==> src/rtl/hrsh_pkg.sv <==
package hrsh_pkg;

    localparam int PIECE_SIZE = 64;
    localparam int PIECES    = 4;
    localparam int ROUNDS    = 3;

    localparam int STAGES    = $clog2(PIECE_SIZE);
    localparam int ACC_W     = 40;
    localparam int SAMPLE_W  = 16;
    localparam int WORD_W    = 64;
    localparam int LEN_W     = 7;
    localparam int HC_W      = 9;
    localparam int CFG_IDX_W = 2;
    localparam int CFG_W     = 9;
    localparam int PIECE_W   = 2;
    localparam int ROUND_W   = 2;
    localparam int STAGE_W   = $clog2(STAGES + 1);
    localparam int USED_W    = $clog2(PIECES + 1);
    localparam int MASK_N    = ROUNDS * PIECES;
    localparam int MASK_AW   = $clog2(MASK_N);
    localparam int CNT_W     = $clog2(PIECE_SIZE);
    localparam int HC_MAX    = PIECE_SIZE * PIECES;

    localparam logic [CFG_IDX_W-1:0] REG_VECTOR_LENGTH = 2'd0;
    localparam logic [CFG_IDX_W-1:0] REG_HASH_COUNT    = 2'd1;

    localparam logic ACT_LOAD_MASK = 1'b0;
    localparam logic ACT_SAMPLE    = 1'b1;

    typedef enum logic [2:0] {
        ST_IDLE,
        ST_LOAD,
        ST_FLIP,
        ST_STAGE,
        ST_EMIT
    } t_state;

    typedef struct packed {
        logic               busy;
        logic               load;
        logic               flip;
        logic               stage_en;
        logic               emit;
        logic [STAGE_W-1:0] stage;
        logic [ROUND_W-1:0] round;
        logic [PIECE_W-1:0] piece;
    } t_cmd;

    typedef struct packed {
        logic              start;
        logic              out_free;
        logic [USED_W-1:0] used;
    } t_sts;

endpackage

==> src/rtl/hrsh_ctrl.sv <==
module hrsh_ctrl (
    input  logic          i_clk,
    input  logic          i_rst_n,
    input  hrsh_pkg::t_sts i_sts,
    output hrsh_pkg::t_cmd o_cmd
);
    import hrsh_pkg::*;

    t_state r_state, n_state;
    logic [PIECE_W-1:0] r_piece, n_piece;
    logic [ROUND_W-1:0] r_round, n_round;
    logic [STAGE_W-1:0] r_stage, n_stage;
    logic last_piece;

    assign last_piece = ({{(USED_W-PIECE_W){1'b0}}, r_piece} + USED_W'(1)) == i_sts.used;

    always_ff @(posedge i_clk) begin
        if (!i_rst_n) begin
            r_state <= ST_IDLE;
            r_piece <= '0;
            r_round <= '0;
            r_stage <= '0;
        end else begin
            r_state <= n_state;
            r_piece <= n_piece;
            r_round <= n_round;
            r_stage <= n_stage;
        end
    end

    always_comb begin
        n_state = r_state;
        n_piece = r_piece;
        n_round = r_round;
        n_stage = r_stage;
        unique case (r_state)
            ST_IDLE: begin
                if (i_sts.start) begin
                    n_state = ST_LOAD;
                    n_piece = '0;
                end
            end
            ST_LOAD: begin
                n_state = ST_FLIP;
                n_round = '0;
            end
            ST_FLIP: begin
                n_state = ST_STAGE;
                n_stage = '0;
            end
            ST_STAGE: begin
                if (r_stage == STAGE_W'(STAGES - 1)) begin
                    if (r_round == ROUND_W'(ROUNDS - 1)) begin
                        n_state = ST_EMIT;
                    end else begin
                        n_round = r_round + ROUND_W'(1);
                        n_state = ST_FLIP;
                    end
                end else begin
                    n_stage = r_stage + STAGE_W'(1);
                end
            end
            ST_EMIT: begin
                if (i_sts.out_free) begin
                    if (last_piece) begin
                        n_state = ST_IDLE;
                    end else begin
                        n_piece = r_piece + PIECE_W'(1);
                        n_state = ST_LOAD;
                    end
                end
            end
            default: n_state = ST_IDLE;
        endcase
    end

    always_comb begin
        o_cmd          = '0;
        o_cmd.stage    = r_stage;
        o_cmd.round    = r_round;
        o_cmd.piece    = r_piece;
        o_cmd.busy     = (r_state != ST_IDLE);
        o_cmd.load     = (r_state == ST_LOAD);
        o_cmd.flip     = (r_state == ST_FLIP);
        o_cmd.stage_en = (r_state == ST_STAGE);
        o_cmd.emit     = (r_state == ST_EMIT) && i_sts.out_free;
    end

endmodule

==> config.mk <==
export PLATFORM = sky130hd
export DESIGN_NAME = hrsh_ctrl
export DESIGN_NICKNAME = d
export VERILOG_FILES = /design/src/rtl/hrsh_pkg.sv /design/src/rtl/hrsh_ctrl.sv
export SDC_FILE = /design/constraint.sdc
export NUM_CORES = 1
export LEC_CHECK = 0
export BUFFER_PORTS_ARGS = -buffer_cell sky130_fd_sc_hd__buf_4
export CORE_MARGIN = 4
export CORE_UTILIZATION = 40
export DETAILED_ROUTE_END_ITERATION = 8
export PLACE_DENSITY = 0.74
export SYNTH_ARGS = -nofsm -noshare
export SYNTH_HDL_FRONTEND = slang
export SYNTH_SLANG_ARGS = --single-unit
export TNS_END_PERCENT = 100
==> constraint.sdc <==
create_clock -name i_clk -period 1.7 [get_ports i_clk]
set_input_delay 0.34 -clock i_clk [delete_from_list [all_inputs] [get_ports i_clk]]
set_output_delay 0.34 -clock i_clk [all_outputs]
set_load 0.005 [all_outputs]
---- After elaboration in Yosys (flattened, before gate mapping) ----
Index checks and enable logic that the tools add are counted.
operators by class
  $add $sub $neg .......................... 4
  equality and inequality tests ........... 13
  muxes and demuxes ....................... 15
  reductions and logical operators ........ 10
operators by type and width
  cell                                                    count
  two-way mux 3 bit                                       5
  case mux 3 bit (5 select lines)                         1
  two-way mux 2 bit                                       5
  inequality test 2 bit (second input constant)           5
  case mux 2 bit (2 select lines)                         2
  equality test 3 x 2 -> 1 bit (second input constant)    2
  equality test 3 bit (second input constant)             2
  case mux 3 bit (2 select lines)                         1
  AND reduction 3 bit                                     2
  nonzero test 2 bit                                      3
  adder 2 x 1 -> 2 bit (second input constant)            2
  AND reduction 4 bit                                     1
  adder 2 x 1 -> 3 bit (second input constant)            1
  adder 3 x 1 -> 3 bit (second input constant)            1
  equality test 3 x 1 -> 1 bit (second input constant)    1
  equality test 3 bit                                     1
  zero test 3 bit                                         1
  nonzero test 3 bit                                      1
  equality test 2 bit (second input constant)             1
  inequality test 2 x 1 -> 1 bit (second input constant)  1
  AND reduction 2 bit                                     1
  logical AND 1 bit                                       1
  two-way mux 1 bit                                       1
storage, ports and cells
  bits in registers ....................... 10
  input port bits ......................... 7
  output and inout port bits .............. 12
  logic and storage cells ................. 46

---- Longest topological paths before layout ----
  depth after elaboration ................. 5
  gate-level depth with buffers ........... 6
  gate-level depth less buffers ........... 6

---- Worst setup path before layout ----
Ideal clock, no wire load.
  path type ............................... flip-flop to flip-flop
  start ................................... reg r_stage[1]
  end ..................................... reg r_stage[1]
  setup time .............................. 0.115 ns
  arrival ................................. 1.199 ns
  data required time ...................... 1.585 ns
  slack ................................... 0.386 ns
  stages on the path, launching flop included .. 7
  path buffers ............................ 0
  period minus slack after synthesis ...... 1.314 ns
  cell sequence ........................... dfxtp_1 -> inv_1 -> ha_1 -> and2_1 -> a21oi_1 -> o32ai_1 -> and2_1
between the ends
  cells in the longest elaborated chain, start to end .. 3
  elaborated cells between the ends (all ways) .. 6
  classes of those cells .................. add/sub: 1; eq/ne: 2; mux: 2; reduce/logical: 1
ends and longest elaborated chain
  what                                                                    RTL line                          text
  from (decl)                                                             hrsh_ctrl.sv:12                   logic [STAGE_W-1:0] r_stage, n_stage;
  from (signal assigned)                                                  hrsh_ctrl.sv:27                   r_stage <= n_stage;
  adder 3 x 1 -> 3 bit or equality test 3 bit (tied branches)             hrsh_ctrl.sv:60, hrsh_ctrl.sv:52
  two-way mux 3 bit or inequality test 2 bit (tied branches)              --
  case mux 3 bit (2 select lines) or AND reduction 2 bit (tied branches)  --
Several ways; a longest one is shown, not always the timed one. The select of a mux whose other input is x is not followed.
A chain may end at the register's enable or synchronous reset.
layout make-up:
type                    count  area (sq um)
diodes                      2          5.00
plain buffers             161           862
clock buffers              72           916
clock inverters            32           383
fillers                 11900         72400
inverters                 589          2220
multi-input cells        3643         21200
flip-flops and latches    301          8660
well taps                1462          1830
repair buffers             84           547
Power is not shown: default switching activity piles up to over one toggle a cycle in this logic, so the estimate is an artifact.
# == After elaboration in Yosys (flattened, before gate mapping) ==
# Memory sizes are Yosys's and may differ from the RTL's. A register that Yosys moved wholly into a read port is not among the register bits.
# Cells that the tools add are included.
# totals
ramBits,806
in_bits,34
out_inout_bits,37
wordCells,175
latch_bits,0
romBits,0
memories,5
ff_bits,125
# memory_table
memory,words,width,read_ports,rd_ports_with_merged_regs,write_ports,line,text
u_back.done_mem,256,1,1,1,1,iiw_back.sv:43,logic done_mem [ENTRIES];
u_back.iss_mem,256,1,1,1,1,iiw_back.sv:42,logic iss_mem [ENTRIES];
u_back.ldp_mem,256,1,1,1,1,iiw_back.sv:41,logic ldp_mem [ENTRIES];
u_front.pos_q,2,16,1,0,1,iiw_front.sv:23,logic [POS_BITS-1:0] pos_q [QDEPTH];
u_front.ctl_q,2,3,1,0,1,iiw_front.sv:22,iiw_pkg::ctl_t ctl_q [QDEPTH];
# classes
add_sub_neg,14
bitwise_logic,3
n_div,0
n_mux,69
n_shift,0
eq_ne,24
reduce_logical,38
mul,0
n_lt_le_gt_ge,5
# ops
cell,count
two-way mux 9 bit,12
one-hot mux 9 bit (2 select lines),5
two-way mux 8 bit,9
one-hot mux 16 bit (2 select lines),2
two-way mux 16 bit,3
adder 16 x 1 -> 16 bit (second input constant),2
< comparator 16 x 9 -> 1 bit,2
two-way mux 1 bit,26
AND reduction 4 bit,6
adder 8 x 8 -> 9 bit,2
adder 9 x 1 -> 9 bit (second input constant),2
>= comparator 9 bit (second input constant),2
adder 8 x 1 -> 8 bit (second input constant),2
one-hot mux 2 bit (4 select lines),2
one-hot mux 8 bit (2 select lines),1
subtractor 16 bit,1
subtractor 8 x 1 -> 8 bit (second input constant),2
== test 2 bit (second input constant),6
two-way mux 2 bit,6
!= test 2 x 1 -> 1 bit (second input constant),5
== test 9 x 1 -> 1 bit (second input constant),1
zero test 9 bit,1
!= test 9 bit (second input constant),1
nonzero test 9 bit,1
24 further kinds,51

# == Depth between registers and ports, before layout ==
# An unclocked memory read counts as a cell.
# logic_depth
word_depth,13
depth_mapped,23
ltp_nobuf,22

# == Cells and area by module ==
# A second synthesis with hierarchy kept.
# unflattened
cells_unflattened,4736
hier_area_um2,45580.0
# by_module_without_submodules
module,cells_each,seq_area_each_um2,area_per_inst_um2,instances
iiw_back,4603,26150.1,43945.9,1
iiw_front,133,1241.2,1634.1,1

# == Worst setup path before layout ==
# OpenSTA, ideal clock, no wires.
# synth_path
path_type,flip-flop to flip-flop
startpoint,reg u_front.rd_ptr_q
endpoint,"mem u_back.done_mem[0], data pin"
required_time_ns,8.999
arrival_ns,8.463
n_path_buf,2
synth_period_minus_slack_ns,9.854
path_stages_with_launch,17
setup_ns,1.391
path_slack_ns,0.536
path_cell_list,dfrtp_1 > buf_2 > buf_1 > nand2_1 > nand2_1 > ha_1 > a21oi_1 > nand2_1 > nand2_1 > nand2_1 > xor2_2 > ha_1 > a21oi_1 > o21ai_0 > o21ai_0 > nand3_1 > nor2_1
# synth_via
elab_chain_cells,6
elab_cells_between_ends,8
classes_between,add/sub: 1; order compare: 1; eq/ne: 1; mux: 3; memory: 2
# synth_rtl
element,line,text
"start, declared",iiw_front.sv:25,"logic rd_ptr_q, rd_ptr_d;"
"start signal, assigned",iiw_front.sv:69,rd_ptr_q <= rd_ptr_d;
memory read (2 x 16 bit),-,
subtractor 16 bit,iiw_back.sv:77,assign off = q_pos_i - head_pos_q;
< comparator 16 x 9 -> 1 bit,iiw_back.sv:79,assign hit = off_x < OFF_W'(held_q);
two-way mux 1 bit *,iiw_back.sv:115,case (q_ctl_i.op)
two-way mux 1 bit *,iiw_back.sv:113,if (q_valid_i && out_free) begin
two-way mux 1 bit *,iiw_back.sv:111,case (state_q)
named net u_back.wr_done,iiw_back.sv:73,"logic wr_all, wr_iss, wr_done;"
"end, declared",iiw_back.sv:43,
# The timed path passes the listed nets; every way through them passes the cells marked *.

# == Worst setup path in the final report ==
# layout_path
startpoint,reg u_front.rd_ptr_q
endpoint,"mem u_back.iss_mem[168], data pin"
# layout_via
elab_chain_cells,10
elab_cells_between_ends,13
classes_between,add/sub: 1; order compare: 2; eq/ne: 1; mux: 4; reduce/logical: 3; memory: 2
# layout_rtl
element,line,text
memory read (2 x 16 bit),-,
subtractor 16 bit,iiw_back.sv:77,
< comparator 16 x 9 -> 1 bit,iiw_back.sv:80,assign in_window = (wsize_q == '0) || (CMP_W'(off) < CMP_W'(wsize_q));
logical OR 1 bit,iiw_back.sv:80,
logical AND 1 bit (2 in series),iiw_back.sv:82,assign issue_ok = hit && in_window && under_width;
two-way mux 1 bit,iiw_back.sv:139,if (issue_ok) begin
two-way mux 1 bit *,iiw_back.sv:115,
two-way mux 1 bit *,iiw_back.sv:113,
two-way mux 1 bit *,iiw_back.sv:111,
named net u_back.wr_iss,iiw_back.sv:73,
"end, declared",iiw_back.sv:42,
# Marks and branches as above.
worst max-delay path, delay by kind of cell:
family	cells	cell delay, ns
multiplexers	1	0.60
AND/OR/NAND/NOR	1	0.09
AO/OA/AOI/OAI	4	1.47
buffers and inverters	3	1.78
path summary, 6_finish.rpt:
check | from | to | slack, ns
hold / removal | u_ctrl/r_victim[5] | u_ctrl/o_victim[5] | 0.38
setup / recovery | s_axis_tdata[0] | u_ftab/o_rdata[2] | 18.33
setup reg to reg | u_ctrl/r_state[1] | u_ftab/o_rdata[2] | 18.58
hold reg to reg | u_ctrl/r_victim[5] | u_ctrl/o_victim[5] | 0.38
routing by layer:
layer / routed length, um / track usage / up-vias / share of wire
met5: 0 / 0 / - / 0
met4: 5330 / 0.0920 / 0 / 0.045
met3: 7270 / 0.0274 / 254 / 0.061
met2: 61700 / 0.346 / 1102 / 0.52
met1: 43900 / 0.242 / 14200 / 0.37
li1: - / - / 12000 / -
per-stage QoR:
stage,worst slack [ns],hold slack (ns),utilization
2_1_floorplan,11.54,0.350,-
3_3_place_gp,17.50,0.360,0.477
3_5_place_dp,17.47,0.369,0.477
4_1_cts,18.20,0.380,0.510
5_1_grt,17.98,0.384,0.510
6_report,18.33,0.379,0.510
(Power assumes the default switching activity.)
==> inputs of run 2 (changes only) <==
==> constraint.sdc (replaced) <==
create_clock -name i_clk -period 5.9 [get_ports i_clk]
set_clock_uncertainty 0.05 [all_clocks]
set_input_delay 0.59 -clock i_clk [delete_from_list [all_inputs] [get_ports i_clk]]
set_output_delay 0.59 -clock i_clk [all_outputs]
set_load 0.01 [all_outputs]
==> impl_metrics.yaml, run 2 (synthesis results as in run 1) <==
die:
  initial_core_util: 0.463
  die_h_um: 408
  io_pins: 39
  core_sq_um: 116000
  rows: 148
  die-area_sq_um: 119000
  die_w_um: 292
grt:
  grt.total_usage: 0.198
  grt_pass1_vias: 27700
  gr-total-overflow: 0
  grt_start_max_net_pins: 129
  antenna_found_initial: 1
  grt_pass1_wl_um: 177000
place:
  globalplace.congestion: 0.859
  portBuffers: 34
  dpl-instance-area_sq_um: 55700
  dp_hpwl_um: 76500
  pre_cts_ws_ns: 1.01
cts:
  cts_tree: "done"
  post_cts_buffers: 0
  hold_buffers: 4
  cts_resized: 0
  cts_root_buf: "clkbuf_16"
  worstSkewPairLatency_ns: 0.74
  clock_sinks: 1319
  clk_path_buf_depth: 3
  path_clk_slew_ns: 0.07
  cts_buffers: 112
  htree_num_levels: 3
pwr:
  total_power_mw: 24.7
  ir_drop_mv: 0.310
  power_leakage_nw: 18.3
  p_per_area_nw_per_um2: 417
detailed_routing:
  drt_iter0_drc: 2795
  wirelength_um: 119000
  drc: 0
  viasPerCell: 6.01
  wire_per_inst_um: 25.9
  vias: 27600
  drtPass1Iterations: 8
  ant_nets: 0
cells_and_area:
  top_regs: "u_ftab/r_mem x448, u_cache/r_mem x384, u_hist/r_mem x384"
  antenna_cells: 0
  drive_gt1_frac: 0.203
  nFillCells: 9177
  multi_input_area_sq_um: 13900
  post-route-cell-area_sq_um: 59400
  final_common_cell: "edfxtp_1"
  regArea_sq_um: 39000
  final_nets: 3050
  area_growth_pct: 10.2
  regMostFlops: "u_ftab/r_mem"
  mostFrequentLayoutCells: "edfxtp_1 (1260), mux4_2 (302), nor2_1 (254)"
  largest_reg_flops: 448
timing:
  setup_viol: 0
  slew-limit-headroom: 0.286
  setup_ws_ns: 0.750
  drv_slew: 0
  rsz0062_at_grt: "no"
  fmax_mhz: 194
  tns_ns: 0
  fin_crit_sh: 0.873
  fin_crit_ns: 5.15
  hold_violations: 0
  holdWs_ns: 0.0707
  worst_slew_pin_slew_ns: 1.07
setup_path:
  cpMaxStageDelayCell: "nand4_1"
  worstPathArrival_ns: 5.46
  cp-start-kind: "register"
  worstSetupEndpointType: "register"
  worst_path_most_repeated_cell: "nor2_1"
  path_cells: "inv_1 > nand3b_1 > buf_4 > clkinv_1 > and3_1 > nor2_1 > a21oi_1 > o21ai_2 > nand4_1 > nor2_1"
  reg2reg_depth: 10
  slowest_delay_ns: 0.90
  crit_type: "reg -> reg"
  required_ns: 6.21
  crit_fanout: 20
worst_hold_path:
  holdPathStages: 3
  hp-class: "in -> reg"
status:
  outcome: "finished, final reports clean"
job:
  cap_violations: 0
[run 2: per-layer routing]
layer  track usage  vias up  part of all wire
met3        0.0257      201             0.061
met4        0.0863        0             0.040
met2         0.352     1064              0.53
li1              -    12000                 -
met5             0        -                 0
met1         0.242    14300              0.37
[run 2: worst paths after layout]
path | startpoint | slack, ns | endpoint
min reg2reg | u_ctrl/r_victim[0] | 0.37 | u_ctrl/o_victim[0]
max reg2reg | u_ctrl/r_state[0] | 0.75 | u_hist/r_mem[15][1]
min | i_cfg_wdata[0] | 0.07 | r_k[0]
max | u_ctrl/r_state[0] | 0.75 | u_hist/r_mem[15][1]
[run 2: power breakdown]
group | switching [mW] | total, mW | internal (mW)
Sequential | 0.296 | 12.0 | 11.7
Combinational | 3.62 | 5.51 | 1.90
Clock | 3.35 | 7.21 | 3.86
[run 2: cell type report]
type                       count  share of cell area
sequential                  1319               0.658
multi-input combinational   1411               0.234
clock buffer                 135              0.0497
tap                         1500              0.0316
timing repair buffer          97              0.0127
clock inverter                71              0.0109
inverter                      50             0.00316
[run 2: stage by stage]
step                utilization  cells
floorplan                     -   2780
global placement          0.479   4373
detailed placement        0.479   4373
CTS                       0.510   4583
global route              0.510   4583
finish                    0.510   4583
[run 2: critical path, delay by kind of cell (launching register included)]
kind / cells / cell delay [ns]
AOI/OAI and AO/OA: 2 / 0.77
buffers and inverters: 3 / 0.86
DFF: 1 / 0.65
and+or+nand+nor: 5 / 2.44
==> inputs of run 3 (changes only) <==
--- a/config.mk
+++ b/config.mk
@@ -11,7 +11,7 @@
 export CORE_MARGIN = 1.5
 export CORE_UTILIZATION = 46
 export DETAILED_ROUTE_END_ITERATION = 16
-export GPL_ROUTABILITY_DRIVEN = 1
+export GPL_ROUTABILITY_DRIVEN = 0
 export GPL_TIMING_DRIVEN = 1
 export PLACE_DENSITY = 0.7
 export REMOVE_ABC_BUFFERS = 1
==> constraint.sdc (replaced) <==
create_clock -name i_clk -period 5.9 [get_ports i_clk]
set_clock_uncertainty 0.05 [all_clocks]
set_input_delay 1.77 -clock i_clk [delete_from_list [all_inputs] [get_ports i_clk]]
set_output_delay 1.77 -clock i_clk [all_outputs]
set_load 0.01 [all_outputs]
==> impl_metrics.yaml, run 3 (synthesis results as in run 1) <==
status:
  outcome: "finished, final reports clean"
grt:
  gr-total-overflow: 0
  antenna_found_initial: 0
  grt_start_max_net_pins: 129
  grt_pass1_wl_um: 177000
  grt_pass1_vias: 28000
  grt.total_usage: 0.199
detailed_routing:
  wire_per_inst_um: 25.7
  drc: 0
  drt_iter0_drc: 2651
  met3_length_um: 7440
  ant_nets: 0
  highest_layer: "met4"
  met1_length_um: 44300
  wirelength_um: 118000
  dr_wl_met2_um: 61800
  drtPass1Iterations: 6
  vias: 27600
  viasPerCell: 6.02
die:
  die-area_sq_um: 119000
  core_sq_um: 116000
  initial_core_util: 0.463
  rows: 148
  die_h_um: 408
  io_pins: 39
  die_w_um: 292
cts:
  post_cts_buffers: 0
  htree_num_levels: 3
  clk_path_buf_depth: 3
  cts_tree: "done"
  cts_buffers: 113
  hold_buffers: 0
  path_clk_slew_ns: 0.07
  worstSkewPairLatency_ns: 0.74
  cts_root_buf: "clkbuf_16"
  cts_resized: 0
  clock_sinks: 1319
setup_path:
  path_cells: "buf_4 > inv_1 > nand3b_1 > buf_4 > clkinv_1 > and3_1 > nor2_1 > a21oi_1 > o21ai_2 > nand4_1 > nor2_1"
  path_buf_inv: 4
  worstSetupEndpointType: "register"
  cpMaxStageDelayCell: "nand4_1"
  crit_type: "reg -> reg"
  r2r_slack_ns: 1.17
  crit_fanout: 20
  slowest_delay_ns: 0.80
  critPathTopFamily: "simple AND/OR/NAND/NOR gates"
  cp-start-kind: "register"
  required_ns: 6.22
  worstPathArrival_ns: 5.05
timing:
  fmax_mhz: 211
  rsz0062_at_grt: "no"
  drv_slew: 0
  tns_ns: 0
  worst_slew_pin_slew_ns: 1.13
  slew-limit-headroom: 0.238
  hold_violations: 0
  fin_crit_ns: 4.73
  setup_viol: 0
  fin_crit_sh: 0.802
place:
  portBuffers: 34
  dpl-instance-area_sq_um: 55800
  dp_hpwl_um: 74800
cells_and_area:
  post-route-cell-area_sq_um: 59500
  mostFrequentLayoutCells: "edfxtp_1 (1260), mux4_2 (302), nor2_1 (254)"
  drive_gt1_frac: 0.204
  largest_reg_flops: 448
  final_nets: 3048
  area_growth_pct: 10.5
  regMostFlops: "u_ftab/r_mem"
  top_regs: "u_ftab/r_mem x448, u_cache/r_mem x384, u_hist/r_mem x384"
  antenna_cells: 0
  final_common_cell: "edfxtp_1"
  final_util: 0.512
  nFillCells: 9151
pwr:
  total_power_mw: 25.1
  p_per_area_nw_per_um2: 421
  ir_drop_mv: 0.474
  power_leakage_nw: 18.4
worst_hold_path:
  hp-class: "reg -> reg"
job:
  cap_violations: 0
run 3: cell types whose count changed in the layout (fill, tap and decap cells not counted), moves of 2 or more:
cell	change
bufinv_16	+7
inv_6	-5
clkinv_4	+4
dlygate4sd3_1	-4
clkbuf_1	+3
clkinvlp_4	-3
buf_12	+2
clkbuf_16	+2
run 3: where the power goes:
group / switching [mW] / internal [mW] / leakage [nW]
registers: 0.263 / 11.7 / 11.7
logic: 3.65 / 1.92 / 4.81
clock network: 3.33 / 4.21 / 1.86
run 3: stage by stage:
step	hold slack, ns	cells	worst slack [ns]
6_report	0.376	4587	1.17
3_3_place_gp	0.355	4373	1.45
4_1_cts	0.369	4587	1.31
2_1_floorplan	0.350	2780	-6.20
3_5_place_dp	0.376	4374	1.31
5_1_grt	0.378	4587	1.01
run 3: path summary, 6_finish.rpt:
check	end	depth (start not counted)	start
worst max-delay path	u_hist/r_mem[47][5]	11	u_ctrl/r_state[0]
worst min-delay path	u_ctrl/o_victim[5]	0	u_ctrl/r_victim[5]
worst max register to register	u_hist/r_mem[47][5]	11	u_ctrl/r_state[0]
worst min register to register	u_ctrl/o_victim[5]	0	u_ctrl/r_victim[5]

Work instruction
In the material above, report how many lines hold the word "order", and add nothing to the figure.

Task result
2